Informe de la COP27: Los países en desarrollo necesitan un billón de dólares al año para luchar contra el cambio climático
La financiación combinada procedente de fuentes nacionales e internacionales necesaria para mitigar los efectos del cambio climático en los países menos desarrollados debería superar los 2 billones de dólares para 2030.
Un informe publicado antes de la cumbre climática COP27 en Sharm El-Sheik (Egipto) revela que los países en desarrollo necesitarán obtener 1 billón de dólares al año en financiación externa para reducir las emisiones, reforzar su resiliencia y restaurar los daños causados a la naturaleza y al territorio por el cambio climático antes de que termine la década.
La justicia exige que los países que han provocado el calentamiento global paguen. Deben asumir su responsabilidad.
«El mundo necesita un avance decisivo y una nueva hoja de ruta sobre la financiación climática que permita movilizar el billón de dólares de financiación externa que se necesitará para 2030 en los mercados emergentes y los países en desarrollo, excepto China», señala el informe.
El informe, encargado conjuntamente por los Gobiernos de Egipto y el Reino Unido, anfitriones actual y anterior de la cumbre climática, sugiere que los países en desarrollo y los mercados emergentes colaboren con los países desarrollados y las instituciones multilaterales para recaudar el billón de dólares necesario anualmente.
Véase también: Las temperaturas suben más rápido en Europa que en cualquier otro lugar, según un informe«Desbloquear una financiación climática sustancial es la clave para resolver los retos de desarrollo actuales», afirmó Vera Songwe, una de las autoras del informe. «Esto significa que los países deben tener acceso a una financiación asequible, sostenible y de bajo coste procedente de los bancos multilaterales de desarrollo para ayudar a atraer inversiones del sector privado y de la filantropía».
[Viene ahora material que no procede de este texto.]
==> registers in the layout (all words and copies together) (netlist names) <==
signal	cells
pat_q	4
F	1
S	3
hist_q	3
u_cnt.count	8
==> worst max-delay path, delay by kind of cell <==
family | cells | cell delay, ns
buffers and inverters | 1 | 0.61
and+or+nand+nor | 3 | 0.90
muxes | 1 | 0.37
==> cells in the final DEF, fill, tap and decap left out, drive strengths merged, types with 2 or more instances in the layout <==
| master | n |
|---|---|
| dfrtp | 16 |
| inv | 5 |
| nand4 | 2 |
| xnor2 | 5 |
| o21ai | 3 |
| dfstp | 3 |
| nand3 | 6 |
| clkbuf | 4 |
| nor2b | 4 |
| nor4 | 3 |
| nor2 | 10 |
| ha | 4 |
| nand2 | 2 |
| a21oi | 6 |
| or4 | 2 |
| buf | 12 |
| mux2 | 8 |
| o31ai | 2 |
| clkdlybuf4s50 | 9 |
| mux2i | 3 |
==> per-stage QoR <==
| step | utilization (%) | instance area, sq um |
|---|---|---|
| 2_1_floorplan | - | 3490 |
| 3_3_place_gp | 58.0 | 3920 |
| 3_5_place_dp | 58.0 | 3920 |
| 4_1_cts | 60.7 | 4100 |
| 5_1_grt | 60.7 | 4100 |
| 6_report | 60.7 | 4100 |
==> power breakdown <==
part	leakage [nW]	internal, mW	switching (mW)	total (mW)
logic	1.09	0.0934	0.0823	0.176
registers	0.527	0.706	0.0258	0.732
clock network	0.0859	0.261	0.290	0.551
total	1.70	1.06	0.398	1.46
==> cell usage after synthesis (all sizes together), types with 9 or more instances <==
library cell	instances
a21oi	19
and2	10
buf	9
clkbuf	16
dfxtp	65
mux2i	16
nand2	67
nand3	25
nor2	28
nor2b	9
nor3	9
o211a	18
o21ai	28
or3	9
--- src/rtl/e203_exu_branchslv_pipe.sv ---
// Registered branch-resolve stage: captures mispredicts and mandatory redirects into a
// one-entry pending slot, drives a flush request and counts bjp mispredicts.
module e203_exu_branchslv_pipe #(
    parameter int PC_W   = 32,
    parameter int XLEN   = 32,
    parameter int CNT_W  = 16,
    parameter int RVC_EN = 1
) (
    input  logic              clk,
    input  logic              rst,
    input  logic              cmt_i_valid,
    output logic              cmt_i_ready,
    input  logic              cmt_i_rv32,
    input  logic              cmt_i_dret,
    input  logic              cmt_i_mret,
    input  logic              cmt_i_fencei,
    input  logic              cmt_i_bjp,
    input  logic              cmt_i_bjp_prdt,
    input  logic              cmt_i_bjp_rslv,
    input  logic [PC_W-1:0]   cmt_i_pc,
    input  logic [XLEN-1:0]   cmt_i_imm,
    input  logic [PC_W-1:0]   csr_epc_r,
    input  logic [PC_W-1:0]   csr_dpc_r,
    input  logic              nonalu_excpirq_flush_req_raw,
    output logic              brchmis_flush_req,
    input  logic              brchmis_flush_ack,
    output logic [PC_W-1:0]   brchmis_flush_pc,
    output logic              cmt_mret_ena,
    output logic              cmt_dret_ena,
    output logic              cmt_fencei_ena,
    output logic [CNT_W-1:0]  brchmis_cnt
);

    typedef enum logic {IDLE, PEND} state_t;

    state_t            state_p1, state_nxt;
    logic [PC_W-1:0]   target_p1;
    logic              mret_p1, dret_p1, fencei_p1;
    logic [CNT_W-1:0]  cnt_p1;

    logic              is_branch, need_flush, capture, bjp_mis, hsk;
    logic [PC_W-1:0]   step, target_p0;

    function automatic logic [CNT_W-1:0] sat_inc(input logic [CNT_W-1:0] v);
        return (&v) ? v : v + CNT_W'(1);
    endfunction

    assign is_branch  = cmt_i_bjp | cmt_i_fencei | cmt_i_mret | cmt_i_dret;
    assign need_flush = (cmt_i_bjp & (cmt_i_bjp_prdt ^ cmt_i_bjp_rslv))
                      | cmt_i_fencei | cmt_i_mret | cmt_i_dret;
    assign capture    = (state_p1 == IDLE) & cmt_i_valid & is_branch & need_flush
                      & ~nonalu_excpirq_flush_req_raw;
    // Only a pure bjp mispredict counts; system redirects share the slot but not the counter.
    assign bjp_mis    = cmt_i_bjp & (cmt_i_bjp_prdt ^ cmt_i_bjp_rslv)
                      & ~cmt_i_fencei & ~cmt_i_mret & ~cmt_i_dret;
    assign step       = ((RVC_EN == 0) || cmt_i_rv32) ? PC_W'(4) : PC_W'(2);

    always_comb begin
        target_p0 = cmt_i_pc + cmt_i_imm[PC_W-1:0];
        if (cmt_i_dret)
            target_p0 = csr_dpc_r;
        else if (cmt_i_mret)
            target_p0 = csr_epc_r;
        else if (cmt_i_fencei || cmt_i_bjp_prdt)
            target_p0 = cmt_i_pc + step;
    end

    assign brchmis_flush_req = (state_p1 == PEND) & ~nonalu_excpirq_flush_req_raw & ~rst;
    assign hsk               = brchmis_flush_req & brchmis_flush_ack;
    assign brchmis_flush_pc  = rst ? '0 : target_p1;
    assign cmt_mret_ena      = hsk & mret_p1;
    assign cmt_dret_ena      = hsk & dret_p1;
    assign cmt_fencei_ena    = hsk & fencei_p1;
    assign brchmis_cnt       = cnt_p1;

    always_comb begin
        state_nxt   = state_p1;
        cmt_i_ready = 1'b0;
        case (state_p1)
            IDLE: begin
                cmt_i_ready = ~nonalu_excpirq_flush_req_raw | ~(is_branch & need_flush);
                if (capture) state_nxt = PEND;
            end
            PEND: begin
                if (hsk) state_nxt = IDLE;
            end
            default: state_nxt = IDLE;
        endcase
    end

    // Capture stage: slot and counter update on the accepting edge
    always_ff @(posedge clk) begin
        if (rst) begin
            state_p1  <= IDLE;
            target_p1 <= '0;
            mret_p1   <= 1'b0;
            dret_p1   <= 1'b0;
            fencei_p1 <= 1'b0;
            cnt_p1    <= '0;
        end else begin
            state_p1 <= state_nxt;
            if (capture) begin
                target_p1 <= target_p0;
                dret_p1   <= cmt_i_dret;
                mret_p1   <= cmt_i_mret & ~cmt_i_dret;
                fencei_p1 <= cmt_i_fencei & ~cmt_i_mret & ~cmt_i_dret;
                if (bjp_mis) cnt_p1 <= sat_inc(cnt_p1);
            end
        end
    end

endmodule

--- config.mk ---
export PLATFORM = sky130hd
export DESIGN_NAME = e203_exu_branchslv_pipe
export DESIGN_NICKNAME = d
export VERILOG_FILES = /design/src/rtl/e203_exu_branchslv_pipe.sv
export SDC_FILE = /design/constraint.sdc
export NUM_CORES = 1
export LEC_CHECK = 0
export CORE_ASPECT_RATIO = 0.8
export CORE_MARGIN = 2
export CORE_UTILIZATION = 40
export CTS_CLUSTER_DIAMETER = 30
export CTS_CLUSTER_SIZE = 30
export DETAILED_ROUTE_END_ITERATION = 12
export GPL_TIMING_DRIVEN = 0
export HOLD_SLACK_MARGIN = 0.02
export PLACE_DENSITY = 0.75
export SYNTH_ARGS = -nofsm -noshare
export SYNTH_HDL_FRONTEND = slang
export SYNTH_SLANG_ARGS = --single-unit
--- constraint.sdc ---
create_clock -name clk -period 11.01 [get_ports clk]
set_input_delay 2.7525 -clock clk [delete_from_list [all_inputs] [get_ports clk]]
set_output_delay 2.7525 -clock clk [all_outputs]
set_load 0.01 [all_outputs]
== Yosys cells after proc, flatten, opt, wreduce, memory -nomap -nowiden ==
Index checks and enable logic that the tools add are counted.

* Logic and storage cells: 55
* Input bits: 140
* Flip-flop bits (word level): 52
* Output and inout port bits: 53

* Bitwise operators: 34
* Reduce and logical (&&, ||, !) cells: 3
* Mux-type cells: 9
* $add $sub $neg: 3

{| class="wikitable"
|+ Operator list
! kind !! number
|-
| $mux W32 || 4
|-
| $add A32 B3 Y32 || 1
|-
| $add A32 B32 Y32 || 1
|-
| $and A1 B1 Y1 || 18
|-
| $add A16 B1 Y16 const B || 1
|-
| $reduce_and A16 Y1 || 1
|-
| $not A1 Y1 || 8
|-
| $or A1 B1 Y1 || 7
|-
| $mux W1 || 3
|-
| $mux W3 || 1
|-
| $reduce_and A3 Y1 || 1
|-
| $pmux W1 S2 || 1
|-
| $logic_or A1 B1 Y1 || 1
|-
| $xor A1 B1 Y1 || 1
|}

== Depth between registers and ports, before layout ==
* Depth after elaboration: 9
* Gate-level depth with buffers: 14
* Gate-level depth less buffers: 13

== Worst setup path after synthesis ==
Ideal clock, no wire load.

* Path kind: in2out
* Start point: input rst
* End point: output brchmis_flush_pc[15]
* Path slack: 4562 ps
* Stages: 4
* Data required time: 8257 ps
* Buffers on the path: 3
* Data arrival time: 3695 ps
* Cells stage by stage: clkbuf_1 -> clkbuf_1 -> clkbuf_1 -> nor2b_1

* Word-level cells in the longest chain between the ends: 1

{| class="wikitable"
|+ Ends and longest elaborated chain
! what !! RTL line !! text
|-
| from (decl) || 10 || <nowiki>input logic rst,</nowiki>
|-
| $mux W32 || 70 || <nowiki>assign brchmis_flush_pc = rst ? '0 : target_p1;</nowiki>
|-
| to (decl) || 27 || <nowiki>output logic [PC_W-1:0] brchmis_flush_pc,</nowiki>
|}

Every way passes these cells.

== Final worst setup path ==
* Start point: input rst
* End point: output brchmis_flush_pc[27]

The elaborated chain is that of the path after synthesis.

==> results by stage <==
Setup path:
- The biggest fanout along the worst timing path is 10.
- The source of the worst register-to-register timing path is state_p1.
- The number of cells on the worst reg-to-reg path is 6.
- At the worst endpoint, the required time is 8.26 ns.
- The category of the worst setup path capture point is an output port.
- The arrival time reported for the critical path endpoint is 5.42 ns.
- The startpoint-to-endpoint class of the critical path is in2out.
- The register-to-register setup slack is 8.54 ns.
- The worst register-to-register path ends at target_p1[9].
- The startpoint class of the critical path is an input port.

Synthesis:
- During synthesis, Yosys emitted a total of 0 warnings.
- The post-synthesis net count is 795.
- Counting distinct cell types in the post-synthesis netlist gives 63.
- The share of the Yosys chip area taken by registers is 0.223.
- The netlist area before placement is 0.00466 mm^2.
- The synthesized design contains 0 enable-type register cells.
- Synthesis produced a netlist whose cell count is 622.
- The most used flip-flop cell after synthesis is dfxtp_1.
- The post-synthesis register bit count is 52.
- The share of synthesized flip-flops with an asynchronous set or reset is 0.
- A synthesized cell averages 7.49 um^2.

CTS:
- The H-tree was split into 2 levels.
- The clock insertion delay at the later pin of the skew report is 0.30 ns.
- The number of gates resized after CTS was 0.
- The number of clock sinks seen by CTS is 52.
- The number of setup buffers added after CTS is 0.
- The maximum buffer depth of the clock tree is 2.
- The tree is rooted in a clkbuf_16.
- For this design, the CTS-stage hold fixing added 0 buffers.
- TritonCTS built the clock tree.
- Clock tree synthesis inserted a total of 5 buffers.
- The clock transition at the register clock pins on the worst setup and hold paths after CTS is 0.07 ns.

STA:
- The worst hold-check slack is 0.453 ns.
- Setup repair after global routing left no endpoint under its margin.
- The final worst clock skew is 0.00893 ns.
- The aggregate negative setup slack is 0 ns.
- The portion of the clock cycle consumed by the worst path in the final layout is 0.742.
- Timing would allow up to 122 MHz.
- The number of hold violations in the final report was 0.
- The final number of max-transition violations came to 0.
- The actual slew at the worst max-slew pin is 0.903 ns.
- Headroom to the max-slew limit came out at 0.396.
- The setup-violating endpoint count in the final report is 0.
- The final critical path time including I/O delays and setup is 8.17 ns.

Placement:
- The count of buffers from port buffering is 190.
- Counting tap cells, the placed design contains a total of 960 instances.
- The placed wire-length estimate after detailed placement is 14,400 um.
- The placed instances occupy a cell area of 0.00675 mm^2.
- The weighted congestion at the end of routability-driven global placement is 0.906.

Min path:
- The count of cells along the worst hold path is 2.
- The hold-critical path endpoint is target_p1[6].
- The worst hold path begins at target_p1[6].
- The tightest min-delay check is of the reg2reg type.

Detailed routing:
- The via count of the routed design is 5,493.
- The total wire length after detailed routing is 17,600 um.
- In the final routed layout, each cell accounts on average for 18.2 um.
- In the routed design, unresolved DRC markers number 0.
- Once detail routing completed, the nets flagged for antenna violations numbered 0.
- The initial detailed-routing violation count is 343.
- The first-pass detailed-route iteration total is 5.
- Using the TritonRoute via totals, the vias-per-cell ratio works out to 5.67.

GRT:
- The number of global-route vias before repair is 5,501.
- After global routing the overflow that remains totals 0.
- The global-route track usage on met3 is 0.0594.
- The number of antenna violations at the first check in global routing is 0.
- The met2 routing resource usage after global routing is 0.468.
- In this run the most used layer during global routing was met2.
- For met1 alone, demand over resource in global routing was 0.352.
- The maximum number of pins on one net before global-route repair is 17.
- The wire length of the first global-routing pass is 27,800 um.
- For this run, the total global-route usage over all layers was measured as 0.273.

Pwr:
- Power comes to 592 uW.
- The static leakage is 0.00270 uW.
- The total power density per cell area is 85.4 mW/mm^2.
- The maximum vdd drop is 77.1 uV.

Finish:
- The finished cells cover 0.00693 mm^2.
- Compared with the post-synthesis result, the final layout area differs by 48.6%.
- The antenna cell count is 0.
- In the final layout, the share of cells above drive strength 1 is 0.0293.
- The number of non-filler instances in the completed layout is 968.
- The number of nets in the final layout is 992.

Floorplanning:
- The die area is 0.0125 mm^2.
- The total number of placement rows is 35.
- The number of top-level pins is 193.
- The initial standard-cell utilization of the core is 0.408.
- From left edge to right edge, the die measures 125 um.
- The region available for standard cell placement spans 0.0114 mm^2.
- The die span in y is 101 um.

Status:
- The run finished with clean final reports.

Job:
- Max-cap violations in this run came to 0.
==> worst max-delay path by stage <==
| stage | to | slack [ns] | cells after the start | startpoint |
|---|---|---|---|---|
| 2_1_floorplan | brchmis_flush_pc[15] | 4.56 | 4 | rst |
| 3_3_place_gp | brchmis_flush_pc[15] | 2.87 | 6 | rst |
| 3_5_place_dp | brchmis_flush_pc[27] | 2.88 | 6 | rst |
| 4_1_cts | brchmis_flush_pc[27] | 2.88 | 6 | rst |
| 5_1_grt | brchmis_flush_pc[27] | 2.74 | 6 | rst |
| 6_report | brchmis_flush_pc[27] | 2.84 | 6 | rst |
==> sequential cells by signal (all words and copies together), names as in the netlist <==
register / count
target_p1: 32
brchmis_cnt: 16
dret_p1: 1
fencei_p1: 1
mret_p1: 1
state_p1: 1
==> kinds of logic after synthesis <==
group,after synthesis,synth area share
compound gates,190,0.283
flops,52,0.223
buf+inv,50,0.0405
mux,10,0.0217
fa+ha+maj,33,0.0902
xor+xnor,29,0.0545
simple gates,258,0.287
==> critical path, stage by stage <==
cell	delay [ns]
clkdlybuf4s50_1	0.54
clkbuf_1	0.41
clkbuf_1	0.53
clkbuf_1	0.51
nor2b_1	0.14
clkdlybuf4s50_1	0.53
==> metal layers <==
metal  wire length, um  up-vias  part of all wire
met2              7950      251              0.45
met3              1470       22             0.083
met1              7870     2554              0.45
li1                  -     2666                 -
met5                 0        -                 0
met4               323        0             0.018
==> synthesized netlist by cell type, drive strengths merged (12+ instances only) <==
cell / count / area (um^2)
nand2: 68 / 255
a21oi: 53 / 265
dfxtp: 52 / 1040
nor2: 38 / 143
nor2b: 36 / 225
and2: 35 / 221
ha: 32 / 400
clkbuf: 30 / 113
o21ai: 26 / 145
o211ai: 25 / 188
xor2: 18 / 158
inv: 17 / 63.8
a21o: 16 / 120
nor3: 16 / 80.1
and3: 14 / 87.6
nand3: 12 / 60.1
or3: 12 / 80.1
==> cell type report <==
type	instances	area [um^2]
clock inverters	2	38.8
multi-input cells	520	3430
inverters	17	63.8
plain buffers	33	125
fillers	1032	4500
repair buffers	190	1900
clock buffers	6	139
flip-flops and latches	52	1040
well taps	148	185
==> power by group <==
group | internal [uW] | total (uW) | leakage, uW | switching, uW
Combinational | 101 | 200 | 0.00219 | 99.3
Clock | 114 | 191 | 0.0000871 | 76.6
Sequential | 197 | 201 | 0.000424 | 3.67
==> metrics by stage <==
step / worst slack [ns] / utilization
floorplan: 4.56 / -
global placement: 2.87 / 0.590
detailed placement: 2.88 / 0.590
CTS: 2.88 / 0.606
global route: 2.74 / 0.606
finish: 2.84 / 0.606
==> cell usage in the layout (no fill, tap or decap), drive strengths merged, types with 10 or more instances in the layout <==
| cell type | count |
|---|---|
| clkdlybuf4s50 | 190 |
| nand2 | 68 |
| a21oi | 53 |
| dfxtp | 52 |
| nor2 | 38 |
| nor2b | 36 |
| clkbuf | 36 |
| and2 | 35 |
| ha | 32 |
| o21ai | 26 |
| o211ai | 25 |
| xor2 | 18 |
| inv | 17 |
| a21o | 16 |
| nor3 | 16 |
| and3 | 14 |
| nand3 | 12 |
| or3 | 12 |
| xnor2 | 11 |
| a211oi | 11 |
| nand4 | 10 |
Power figures use the tool's default switching activity.
===== src/rtl/input_lane_shifter.sv =====
// One lane's row register.
// It loads a full row word, then shifts left by one segment per accepted beat; the output is the top segment.
module input_lane_shifter
  import mac_pkg::*;
#(
  parameter int SEG_W = SEG_W_DEF
) (
  input  logic                  CLK,
  input  logic                  RSTN,
  input  logic                  load,
  input  logic                  shift,
  input  logic [SEGS*SEG_W-1:0] din,
  output logic [SEG_W-1:0]      dout
);

  localparam int ROW_W = SEGS * SEG_W;

  logic [ROW_W-1:0] row_p0;

  always_ff @(posedge CLK) begin
    if (!RSTN) begin
      row_p0 <= '0;
    end else if (load) begin
      row_p0 <= din;
    end else if (shift) begin
      row_p0 <= {row_p0[ROW_W-SEG_W-1:0], {SEG_W{1'b0}}};
    end
  end

  assign dout = row_p0[ROW_W-1 -: SEG_W];

endmodule


===== src/rtl/input_stage.sv =====
// Tile feeder: fetches four row words from input memory and streams them into the MAC array.
// Define INPUT_STAGE_SKEW_EN for the systolic (one cycle per lane) wavefront; otherwise all lanes stream together.
module input_stage
  import mac_pkg::*;
#(
  parameter int AW    = 4,
  parameter int SEG_W = SEG_W_DEF
) (
  input  logic                  CLK,
  input  logic                  RSTN,
  input  logic                  Tile_Start,
  input  logic [AW-1:0]         ISRC_i,
  output logic                  IMEM_Read,
  output logic [AW-1:0]         IMEM_Addr,
  input  logic [SEGS*SEG_W-1:0] IMEM_Data,
  input  logic                  MAC_IREADY,
  output logic [SEGS*SEG_W-1:0] MAC_IDATA,
  output logic [LANES-1:0]      MAC_IVALID,
  output logic                  Busy,
  output logic                  Tile_Done
);

`ifdef INPUT_STAGE_SKEW_EN
  localparam logic [2:0] T_LAST = 3'd6;
`else
  localparam logic [2:0] T_LAST = 3'd3;
`endif

  state_t             state_p0;
  state_t             state_nxt;
  logic [1:0]         rd_idx_p0;
  logic               cap_vld_p1;
  logic [1:0]         cap_idx_p1;
  logic [2:0]         t_p0;
  logic [LANES-1:0]   lane_vld;
  logic [LANES-1:0]   lane_load;
  logic [LANES-1:0]   lane_shift;
  logic [SEG_W-1:0]   lane_seg [LANES];

  always_ff @(posedge CLK) begin
    if (!RSTN) state_p0 <= IDLE;
    else       state_p0 <= state_nxt;
  end

  always_comb begin
    state_nxt = state_p0;
    Busy      = 1'b1;
    Tile_Done = 1'b0;
    case (state_p0)
      IDLE: begin
        Busy = 1'b0;
        if (Tile_Start) state_nxt = FETCH;
      end
      FETCH:   if (rd_idx_p0 == 2'd3) state_nxt = WAIT;
      WAIT:    state_nxt = STREAM;
      STREAM:  if (MAC_IREADY && (t_p0 == T_LAST)) state_nxt = DONE;
      DONE: begin
        Tile_Done = 1'b1;
        state_nxt = IDLE;
      end
      default: state_nxt = IDLE;
    endcase
  end

  // Read issue (p0) and capture of the returning word one cycle later (p1)
  always_ff @(posedge CLK) begin
    if (!RSTN) begin
      IMEM_Read  <= 1'b0;
      IMEM_Addr  <= '0;
      rd_idx_p0  <= '0;
      cap_vld_p1 <= 1'b0;
      cap_idx_p1 <= '0;
    end else begin
      cap_vld_p1 <= IMEM_Read;
      cap_idx_p1 <= rd_idx_p0;
      case (state_p0)
        IDLE: begin
          if (Tile_Start) begin
            IMEM_Read <= 1'b1;
            IMEM_Addr <= ISRC_i;
            rd_idx_p0 <= '0;
          end
        end
        FETCH: begin
          if (rd_idx_p0 == 2'd3) begin
            IMEM_Read <= 1'b0;
          end else begin
            IMEM_Addr <= IMEM_Addr + AW'(1);
            rd_idx_p0 <= rd_idx_p0 + 2'd1;
          end
        end
        default: IMEM_Read <= 1'b0;
      endcase
    end
  end

  // Stream beat counter; holds while the array stalls
  always_ff @(posedge CLK) begin
    if (!RSTN || (state_p0 != STREAM)) begin
      t_p0 <= '0;
    end else if (MAC_IREADY && (t_p0 != T_LAST)) begin
      t_p0 <= t_p0 + 3'd1;
    end
  end

  for (genvar g = 0; g < LANES; g++) begin : g_lane
`ifdef INPUT_STAGE_SKEW_EN
    localparam logic [2:0] T_LO = 3'(g);
    localparam logic [2:0] T_HI = 3'(g + 3);
    assign lane_vld[g] = (state_p0 == STREAM) && (t_p0 >= T_LO) && (t_p0 <= T_HI);
`else
    assign lane_vld[g] = (state_p0 == STREAM) && (t_p0 <= 3'd3);
`endif
    assign lane_load[g]  = cap_vld_p1 && (cap_idx_p1 == 2'(g));
    assign lane_shift[g] = lane_vld[g] && MAC_IREADY;

    input_lane_shifter #(.SEG_W(SEG_W)) u_shifter (
      .CLK   (CLK),
      .RSTN  (RSTN),
      .load  (lane_load[g]),
      .shift (lane_shift[g]),
      .din   (IMEM_Data),
      .dout  (lane_seg[g])
    );
  end

  always_comb begin
    MAC_IDATA  = '0;
    MAC_IVALID = lane_vld;
    for (int r = 0; r < LANES; r++) begin
      if (lane_vld[r]) MAC_IDATA[lane_lsb(r, SEG_W) +: SEG_W] = lane_seg[r];
    end
  end

endmodule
Se deben seguir medidas específicas para desbloquear la inversión necesaria, entre ellas la preparación rápida de proyectos de inversión, la ampliación del alcance de la financiación en condiciones favorables y la resolución de los problemas de deuda y liquidez a los que se enfrentan los países en desarrollo.
El informe estimó además que los países en desarrollo deberían igualar el billón de dólares procedente de fuentes externas con sus propios fondos para garantizar una cantidad de más de 2 billones de dólares anuales.
También aclara que el billón de dólares de financiación externa es independiente de los 100 000 millones de dólares anuales que los países ricos se comprometieron a aportar a partir de 2020 para ayudar a los países menos prósperos a hacer frente a los efectos del cambio climático. Sin embargo, las naciones ricas del planeta no han cumplido sus compromisos de aportar 100 000 millones de dólares.
Mientras tanto, la asignación de fondos a los países más pobres para combatir el cambio climático ha sido motivo de controversia en la COP27, ya que los países menos desarrollados afirman que los países ricos deberían asumir gran parte de la carga del cambio climático.
«Tenemos que dar la vuelta al mundo con un cuenco de limosnas para pedir algo que es nuestro derecho», afirmó Sherry Rehman, ministra de Cambio Climático de Pakistán. «La justicia implica que los países que causaron el calentamiento global deben pagar. Deben asumir su responsabilidad».